Required action: Print the lines that run from the line with "class | count | area share" to the line with "worst paths after", keeping both end lines, exactly as they appear in the entries below, and nothing else.
=== Section Start ===
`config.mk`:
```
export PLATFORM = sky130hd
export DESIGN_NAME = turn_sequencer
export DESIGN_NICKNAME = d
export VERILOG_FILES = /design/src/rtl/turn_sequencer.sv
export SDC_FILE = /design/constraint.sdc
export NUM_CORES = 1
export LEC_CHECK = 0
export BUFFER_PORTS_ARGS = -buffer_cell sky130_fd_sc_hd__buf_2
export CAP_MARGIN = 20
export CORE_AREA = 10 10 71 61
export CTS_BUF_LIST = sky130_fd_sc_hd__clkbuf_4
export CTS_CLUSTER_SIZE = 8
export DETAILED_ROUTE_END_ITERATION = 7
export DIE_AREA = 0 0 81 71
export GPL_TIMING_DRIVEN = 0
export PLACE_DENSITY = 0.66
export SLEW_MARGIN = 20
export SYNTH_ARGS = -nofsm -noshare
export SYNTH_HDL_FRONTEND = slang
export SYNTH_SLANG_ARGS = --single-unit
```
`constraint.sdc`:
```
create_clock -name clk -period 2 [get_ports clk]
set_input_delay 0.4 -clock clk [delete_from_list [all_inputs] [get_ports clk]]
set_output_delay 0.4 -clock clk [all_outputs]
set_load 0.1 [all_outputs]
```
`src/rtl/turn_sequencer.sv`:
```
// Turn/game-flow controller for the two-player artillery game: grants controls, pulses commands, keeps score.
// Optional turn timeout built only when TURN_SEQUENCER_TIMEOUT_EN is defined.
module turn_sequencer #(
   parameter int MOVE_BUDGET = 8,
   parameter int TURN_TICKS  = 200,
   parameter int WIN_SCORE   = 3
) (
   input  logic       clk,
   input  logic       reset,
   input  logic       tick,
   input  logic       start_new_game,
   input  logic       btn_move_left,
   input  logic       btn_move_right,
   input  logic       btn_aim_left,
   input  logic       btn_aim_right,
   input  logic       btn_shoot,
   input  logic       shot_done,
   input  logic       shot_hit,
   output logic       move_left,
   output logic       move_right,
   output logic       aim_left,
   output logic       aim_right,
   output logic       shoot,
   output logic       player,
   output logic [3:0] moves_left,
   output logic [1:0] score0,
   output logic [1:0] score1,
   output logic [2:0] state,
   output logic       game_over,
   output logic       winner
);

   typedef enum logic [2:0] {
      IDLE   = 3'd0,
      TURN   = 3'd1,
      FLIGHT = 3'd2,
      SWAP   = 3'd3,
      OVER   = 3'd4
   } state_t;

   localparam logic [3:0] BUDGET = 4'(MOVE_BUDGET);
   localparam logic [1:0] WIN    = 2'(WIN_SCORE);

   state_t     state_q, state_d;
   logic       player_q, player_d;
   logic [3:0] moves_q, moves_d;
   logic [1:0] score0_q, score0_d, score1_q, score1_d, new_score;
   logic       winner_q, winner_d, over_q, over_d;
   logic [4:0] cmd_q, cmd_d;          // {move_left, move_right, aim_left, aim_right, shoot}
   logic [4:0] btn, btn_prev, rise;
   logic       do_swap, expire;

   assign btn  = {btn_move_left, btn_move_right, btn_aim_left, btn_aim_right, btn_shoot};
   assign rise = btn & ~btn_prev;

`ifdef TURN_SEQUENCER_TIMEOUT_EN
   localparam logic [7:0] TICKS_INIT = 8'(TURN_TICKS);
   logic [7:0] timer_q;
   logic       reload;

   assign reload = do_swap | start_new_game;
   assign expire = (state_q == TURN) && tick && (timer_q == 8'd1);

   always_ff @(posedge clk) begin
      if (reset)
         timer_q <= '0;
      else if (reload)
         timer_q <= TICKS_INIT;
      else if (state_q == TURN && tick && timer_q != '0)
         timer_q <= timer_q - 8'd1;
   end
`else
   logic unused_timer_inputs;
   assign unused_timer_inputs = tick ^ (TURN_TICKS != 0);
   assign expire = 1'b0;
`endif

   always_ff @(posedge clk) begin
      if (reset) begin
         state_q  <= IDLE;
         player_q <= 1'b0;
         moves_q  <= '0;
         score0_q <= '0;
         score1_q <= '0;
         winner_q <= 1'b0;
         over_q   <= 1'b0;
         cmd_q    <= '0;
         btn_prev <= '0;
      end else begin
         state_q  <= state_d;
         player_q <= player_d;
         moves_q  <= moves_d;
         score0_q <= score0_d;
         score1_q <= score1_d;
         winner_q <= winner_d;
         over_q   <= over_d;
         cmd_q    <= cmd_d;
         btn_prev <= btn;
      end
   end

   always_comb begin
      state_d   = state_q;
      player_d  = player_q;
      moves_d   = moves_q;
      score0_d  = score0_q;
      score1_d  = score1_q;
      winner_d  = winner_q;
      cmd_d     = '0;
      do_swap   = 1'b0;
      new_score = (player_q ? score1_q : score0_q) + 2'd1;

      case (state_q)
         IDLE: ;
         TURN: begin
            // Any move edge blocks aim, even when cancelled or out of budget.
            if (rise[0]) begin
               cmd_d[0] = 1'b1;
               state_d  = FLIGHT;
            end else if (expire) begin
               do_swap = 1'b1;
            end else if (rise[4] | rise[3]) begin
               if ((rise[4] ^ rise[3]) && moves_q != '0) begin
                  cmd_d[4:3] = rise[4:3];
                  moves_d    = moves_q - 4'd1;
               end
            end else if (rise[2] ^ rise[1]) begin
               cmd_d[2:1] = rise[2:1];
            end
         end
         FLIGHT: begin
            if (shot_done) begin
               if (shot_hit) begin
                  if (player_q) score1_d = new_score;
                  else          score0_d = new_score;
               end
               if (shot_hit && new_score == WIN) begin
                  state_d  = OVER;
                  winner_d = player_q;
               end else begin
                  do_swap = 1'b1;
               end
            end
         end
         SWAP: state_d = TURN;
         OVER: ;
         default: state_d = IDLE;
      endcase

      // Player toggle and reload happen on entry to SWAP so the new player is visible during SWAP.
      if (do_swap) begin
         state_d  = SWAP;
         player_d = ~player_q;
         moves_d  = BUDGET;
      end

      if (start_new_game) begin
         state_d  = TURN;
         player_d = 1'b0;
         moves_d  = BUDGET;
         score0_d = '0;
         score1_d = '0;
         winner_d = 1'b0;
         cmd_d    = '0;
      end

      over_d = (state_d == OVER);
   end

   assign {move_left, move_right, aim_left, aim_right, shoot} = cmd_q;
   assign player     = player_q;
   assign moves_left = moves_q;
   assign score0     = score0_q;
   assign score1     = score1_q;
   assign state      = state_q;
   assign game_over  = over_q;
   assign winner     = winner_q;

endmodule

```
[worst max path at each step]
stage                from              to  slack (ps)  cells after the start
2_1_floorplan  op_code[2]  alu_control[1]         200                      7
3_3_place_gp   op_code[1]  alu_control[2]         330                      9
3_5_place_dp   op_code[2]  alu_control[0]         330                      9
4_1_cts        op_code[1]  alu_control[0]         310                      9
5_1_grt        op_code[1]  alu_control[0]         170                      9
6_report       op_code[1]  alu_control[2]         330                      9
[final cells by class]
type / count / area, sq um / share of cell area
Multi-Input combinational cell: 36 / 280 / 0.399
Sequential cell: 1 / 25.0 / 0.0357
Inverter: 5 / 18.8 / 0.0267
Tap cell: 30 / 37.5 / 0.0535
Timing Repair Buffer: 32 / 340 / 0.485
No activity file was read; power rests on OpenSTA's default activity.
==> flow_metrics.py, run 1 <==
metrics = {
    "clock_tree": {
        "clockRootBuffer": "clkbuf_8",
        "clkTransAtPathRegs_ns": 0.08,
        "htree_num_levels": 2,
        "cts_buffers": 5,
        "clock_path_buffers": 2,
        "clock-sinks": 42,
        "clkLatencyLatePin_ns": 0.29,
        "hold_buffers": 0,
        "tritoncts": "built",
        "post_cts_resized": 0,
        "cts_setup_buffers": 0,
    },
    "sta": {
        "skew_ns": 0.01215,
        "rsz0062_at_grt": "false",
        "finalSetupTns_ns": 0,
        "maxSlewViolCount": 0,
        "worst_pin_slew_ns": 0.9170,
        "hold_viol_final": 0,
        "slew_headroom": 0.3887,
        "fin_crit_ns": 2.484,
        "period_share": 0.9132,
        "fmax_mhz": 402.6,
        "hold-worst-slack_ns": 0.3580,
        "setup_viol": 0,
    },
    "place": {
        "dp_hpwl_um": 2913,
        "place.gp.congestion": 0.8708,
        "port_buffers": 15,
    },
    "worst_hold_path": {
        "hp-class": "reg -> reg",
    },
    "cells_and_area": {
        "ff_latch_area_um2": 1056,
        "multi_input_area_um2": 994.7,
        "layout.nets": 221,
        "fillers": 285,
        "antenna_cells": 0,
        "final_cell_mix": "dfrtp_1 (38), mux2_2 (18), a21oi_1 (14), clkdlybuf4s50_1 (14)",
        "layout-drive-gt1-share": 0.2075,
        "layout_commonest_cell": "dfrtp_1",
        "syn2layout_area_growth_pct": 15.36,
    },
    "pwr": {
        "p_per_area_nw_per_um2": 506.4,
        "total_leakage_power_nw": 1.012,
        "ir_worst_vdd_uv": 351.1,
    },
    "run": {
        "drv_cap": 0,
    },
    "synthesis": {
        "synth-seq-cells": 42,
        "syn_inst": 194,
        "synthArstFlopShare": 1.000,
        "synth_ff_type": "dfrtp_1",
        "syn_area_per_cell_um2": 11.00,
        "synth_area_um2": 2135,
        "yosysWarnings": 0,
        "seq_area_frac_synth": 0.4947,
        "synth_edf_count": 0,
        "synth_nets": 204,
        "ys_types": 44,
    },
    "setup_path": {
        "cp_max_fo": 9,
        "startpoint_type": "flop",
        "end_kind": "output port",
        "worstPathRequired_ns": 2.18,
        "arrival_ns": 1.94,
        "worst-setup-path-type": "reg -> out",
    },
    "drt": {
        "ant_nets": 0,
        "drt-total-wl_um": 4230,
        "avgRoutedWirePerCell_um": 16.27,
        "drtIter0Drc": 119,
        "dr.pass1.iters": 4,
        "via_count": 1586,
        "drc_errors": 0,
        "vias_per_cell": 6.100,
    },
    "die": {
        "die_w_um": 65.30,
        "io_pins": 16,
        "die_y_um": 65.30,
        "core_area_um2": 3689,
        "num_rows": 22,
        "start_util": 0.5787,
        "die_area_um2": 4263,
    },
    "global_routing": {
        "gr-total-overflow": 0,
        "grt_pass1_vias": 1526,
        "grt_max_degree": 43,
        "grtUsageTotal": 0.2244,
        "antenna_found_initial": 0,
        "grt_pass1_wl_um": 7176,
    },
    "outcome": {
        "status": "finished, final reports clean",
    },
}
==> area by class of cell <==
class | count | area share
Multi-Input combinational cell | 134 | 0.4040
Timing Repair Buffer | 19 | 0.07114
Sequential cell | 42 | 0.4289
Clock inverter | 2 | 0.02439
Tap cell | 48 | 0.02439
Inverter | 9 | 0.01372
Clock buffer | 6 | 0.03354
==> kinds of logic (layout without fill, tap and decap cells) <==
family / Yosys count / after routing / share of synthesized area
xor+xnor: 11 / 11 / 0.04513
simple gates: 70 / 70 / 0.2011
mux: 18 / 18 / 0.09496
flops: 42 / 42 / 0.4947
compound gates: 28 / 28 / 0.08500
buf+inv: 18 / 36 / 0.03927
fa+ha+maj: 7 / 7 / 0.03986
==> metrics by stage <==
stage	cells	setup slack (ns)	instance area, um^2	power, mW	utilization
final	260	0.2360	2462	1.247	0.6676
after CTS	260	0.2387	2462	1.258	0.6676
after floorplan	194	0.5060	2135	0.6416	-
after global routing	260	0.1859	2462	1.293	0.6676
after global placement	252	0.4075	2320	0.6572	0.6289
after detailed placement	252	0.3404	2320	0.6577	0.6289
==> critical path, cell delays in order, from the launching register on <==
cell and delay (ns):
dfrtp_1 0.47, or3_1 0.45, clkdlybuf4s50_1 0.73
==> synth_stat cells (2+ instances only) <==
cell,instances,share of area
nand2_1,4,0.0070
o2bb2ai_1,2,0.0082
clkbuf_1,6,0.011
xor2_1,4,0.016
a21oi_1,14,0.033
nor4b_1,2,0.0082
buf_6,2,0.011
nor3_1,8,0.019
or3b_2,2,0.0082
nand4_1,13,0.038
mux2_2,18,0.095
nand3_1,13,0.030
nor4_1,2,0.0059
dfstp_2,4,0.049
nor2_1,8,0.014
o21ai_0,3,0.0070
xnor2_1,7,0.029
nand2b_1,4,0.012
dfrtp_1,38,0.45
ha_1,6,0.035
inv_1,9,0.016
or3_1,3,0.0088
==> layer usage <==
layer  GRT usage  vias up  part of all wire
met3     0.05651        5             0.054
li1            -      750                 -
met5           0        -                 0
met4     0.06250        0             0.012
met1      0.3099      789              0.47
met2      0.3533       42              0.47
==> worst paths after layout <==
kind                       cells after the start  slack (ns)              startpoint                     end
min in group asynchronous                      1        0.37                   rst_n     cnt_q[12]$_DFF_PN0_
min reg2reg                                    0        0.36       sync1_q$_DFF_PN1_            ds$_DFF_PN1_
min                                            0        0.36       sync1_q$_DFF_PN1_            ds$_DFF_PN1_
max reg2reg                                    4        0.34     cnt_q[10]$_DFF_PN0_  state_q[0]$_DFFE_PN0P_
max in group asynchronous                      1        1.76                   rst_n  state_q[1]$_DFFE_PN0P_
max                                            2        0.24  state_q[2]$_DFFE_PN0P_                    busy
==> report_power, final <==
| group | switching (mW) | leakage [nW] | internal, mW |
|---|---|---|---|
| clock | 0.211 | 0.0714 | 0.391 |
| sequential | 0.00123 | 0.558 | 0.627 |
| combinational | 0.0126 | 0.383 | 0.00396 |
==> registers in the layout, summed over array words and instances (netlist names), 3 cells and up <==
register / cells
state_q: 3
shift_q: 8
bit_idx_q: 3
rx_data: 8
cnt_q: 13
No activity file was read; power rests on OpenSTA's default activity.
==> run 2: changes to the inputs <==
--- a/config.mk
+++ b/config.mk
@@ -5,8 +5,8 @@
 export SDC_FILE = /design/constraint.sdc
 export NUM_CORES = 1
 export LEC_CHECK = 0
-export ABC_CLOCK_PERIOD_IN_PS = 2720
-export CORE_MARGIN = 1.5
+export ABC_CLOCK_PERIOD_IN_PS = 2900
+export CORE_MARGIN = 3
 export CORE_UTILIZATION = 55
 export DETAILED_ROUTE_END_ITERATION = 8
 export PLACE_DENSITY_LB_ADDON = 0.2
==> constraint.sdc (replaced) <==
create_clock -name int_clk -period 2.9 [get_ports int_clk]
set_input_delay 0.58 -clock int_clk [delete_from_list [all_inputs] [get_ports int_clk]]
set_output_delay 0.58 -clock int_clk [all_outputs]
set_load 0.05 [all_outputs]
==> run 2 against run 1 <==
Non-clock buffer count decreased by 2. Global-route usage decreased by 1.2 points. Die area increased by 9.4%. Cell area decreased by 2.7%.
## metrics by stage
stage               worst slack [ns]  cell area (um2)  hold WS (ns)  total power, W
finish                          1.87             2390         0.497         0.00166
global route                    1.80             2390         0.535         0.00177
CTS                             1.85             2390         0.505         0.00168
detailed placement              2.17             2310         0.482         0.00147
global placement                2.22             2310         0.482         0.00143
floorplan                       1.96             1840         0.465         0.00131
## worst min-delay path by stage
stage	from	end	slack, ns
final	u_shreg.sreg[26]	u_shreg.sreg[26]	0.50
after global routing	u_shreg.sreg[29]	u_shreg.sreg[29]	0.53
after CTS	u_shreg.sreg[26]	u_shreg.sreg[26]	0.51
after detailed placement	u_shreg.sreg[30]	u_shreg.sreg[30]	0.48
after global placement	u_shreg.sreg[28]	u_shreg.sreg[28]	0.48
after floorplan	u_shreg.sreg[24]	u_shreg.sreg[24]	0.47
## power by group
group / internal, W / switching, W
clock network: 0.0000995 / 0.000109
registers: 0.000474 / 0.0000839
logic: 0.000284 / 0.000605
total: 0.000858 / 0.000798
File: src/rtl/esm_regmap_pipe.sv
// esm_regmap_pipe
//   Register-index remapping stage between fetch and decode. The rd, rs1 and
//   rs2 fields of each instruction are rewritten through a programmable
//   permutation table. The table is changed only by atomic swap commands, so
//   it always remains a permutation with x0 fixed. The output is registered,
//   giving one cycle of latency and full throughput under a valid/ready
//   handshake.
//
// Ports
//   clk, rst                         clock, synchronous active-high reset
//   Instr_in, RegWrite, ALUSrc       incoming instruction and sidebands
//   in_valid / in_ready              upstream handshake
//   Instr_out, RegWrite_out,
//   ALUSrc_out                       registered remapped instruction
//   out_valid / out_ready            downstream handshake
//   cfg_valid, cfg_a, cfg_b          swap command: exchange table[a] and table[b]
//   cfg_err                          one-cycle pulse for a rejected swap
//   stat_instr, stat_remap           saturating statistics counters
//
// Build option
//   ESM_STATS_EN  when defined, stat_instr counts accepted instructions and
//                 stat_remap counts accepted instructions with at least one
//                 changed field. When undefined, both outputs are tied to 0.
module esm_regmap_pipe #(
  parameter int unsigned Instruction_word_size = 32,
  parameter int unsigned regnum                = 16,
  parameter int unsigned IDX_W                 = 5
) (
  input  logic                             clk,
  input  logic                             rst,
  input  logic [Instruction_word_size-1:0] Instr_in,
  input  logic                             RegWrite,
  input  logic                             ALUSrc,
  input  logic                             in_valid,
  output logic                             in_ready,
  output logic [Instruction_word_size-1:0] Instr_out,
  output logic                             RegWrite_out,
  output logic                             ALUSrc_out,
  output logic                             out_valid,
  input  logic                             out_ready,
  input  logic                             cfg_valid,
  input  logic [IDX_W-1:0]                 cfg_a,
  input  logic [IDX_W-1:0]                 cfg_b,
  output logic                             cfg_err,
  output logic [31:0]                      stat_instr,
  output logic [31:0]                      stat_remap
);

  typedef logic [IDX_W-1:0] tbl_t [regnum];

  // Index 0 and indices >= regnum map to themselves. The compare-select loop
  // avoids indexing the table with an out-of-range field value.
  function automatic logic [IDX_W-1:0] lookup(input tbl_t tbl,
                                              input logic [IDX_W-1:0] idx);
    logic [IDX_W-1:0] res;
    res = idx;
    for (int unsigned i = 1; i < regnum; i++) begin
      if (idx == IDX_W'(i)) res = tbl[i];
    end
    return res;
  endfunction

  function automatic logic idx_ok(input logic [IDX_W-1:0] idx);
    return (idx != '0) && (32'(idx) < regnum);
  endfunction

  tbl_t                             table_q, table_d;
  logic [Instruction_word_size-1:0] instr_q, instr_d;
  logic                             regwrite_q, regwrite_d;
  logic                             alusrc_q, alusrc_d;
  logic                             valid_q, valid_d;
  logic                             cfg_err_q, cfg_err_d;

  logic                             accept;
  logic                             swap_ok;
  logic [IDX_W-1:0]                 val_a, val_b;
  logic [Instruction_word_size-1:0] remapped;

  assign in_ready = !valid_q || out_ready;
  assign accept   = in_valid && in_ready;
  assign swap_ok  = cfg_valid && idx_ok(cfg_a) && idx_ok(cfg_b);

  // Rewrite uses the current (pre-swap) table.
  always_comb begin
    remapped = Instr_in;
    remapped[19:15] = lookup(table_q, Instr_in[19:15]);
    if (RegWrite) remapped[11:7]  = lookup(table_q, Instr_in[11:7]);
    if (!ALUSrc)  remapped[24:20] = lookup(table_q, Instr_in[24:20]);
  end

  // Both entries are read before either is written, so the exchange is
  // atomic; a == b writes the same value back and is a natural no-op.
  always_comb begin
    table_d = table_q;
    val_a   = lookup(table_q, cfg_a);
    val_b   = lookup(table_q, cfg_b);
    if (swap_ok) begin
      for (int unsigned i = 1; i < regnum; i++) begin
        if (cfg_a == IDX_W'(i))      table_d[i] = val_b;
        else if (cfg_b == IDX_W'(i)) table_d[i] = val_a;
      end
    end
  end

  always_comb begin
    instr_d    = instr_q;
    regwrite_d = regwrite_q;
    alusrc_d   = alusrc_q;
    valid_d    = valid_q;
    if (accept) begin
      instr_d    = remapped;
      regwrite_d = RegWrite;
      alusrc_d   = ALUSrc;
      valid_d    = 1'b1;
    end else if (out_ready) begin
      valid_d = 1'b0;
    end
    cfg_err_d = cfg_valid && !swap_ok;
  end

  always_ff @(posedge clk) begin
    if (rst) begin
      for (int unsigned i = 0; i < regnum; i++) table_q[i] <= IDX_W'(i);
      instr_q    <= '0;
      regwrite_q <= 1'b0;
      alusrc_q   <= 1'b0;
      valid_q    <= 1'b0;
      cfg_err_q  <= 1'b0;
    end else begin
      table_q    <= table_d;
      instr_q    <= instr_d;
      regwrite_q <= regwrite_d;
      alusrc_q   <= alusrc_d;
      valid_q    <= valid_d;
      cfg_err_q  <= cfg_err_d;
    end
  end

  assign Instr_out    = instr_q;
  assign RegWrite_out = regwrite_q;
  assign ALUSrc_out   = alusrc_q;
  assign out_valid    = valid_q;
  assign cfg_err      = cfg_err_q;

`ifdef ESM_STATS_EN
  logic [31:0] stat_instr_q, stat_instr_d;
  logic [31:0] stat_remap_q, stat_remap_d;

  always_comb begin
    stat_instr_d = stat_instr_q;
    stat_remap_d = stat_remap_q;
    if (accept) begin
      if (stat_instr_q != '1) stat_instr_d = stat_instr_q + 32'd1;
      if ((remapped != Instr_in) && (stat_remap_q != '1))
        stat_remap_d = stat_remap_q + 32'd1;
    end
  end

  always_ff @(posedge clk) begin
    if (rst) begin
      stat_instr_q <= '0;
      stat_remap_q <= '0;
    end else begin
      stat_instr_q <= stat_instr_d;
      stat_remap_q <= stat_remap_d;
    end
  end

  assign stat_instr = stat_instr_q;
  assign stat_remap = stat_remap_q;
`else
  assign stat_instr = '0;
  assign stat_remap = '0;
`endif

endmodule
=== Section End ===
Answer space:
class | count | area share
Multi-Input combinational cell | 134 | 0.4040
Timing Repair Buffer | 19 | 0.07114
Sequential cell | 42 | 0.4289
Clock inverter | 2 | 0.02439
Tap cell | 48 | 0.02439
Inverter | 9 | 0.01372
Clock buffer | 6 | 0.03354
==> kinds of logic (layout without fill, tap and decap cells) <==
family / Yosys count / after routing / share of synthesized area
xor+xnor: 11 / 11 / 0.04513
simple gates: 70 / 70 / 0.2011
mux: 18 / 18 / 0.09496
flops: 42 / 42 / 0.4947
compound gates: 28 / 28 / 0.08500
buf+inv: 18 / 36 / 0.03927
fa+ha+maj: 7 / 7 / 0.03986
==> metrics by stage <==
stage	cells	setup slack (ns)	instance area, um^2	power, mW	utilization
final	260	0.2360	2462	1.247	0.6676
after CTS	260	0.2387	2462	1.258	0.6676
after floorplan	194	0.5060	2135	0.6416	-
after global routing	260	0.1859	2462	1.293	0.6676
after global placement	252	0.4075	2320	0.6572	0.6289
after detailed placement	252	0.3404	2320	0.6577	0.6289
==> critical path, cell delays in order, from the launching register on <==
cell and delay (ns):
dfrtp_1 0.47, or3_1 0.45, clkdlybuf4s50_1 0.73
==> synth_stat cells (2+ instances only) <==
cell,instances,share of area
nand2_1,4,0.0070
o2bb2ai_1,2,0.0082
clkbuf_1,6,0.011
xor2_1,4,0.016
a21oi_1,14,0.033
nor4b_1,2,0.0082
buf_6,2,0.011
nor3_1,8,0.019
or3b_2,2,0.0082
nand4_1,13,0.038
mux2_2,18,0.095
nand3_1,13,0.030
nor4_1,2,0.0059
dfstp_2,4,0.049
nor2_1,8,0.014
o21ai_0,3,0.0070
xnor2_1,7,0.029
nand2b_1,4,0.012
dfrtp_1,38,0.45
ha_1,6,0.035
inv_1,9,0.016
or3_1,3,0.0088
==> layer usage <==
layer  GRT usage  vias up  part of all wire
met3     0.05651        5             0.054
li1            -      750                 -
met5           0        -                 0
met4     0.06250        0             0.012
met1      0.3099      789              0.47
met2      0.3533       42              0.47
==> worst paths after layout <==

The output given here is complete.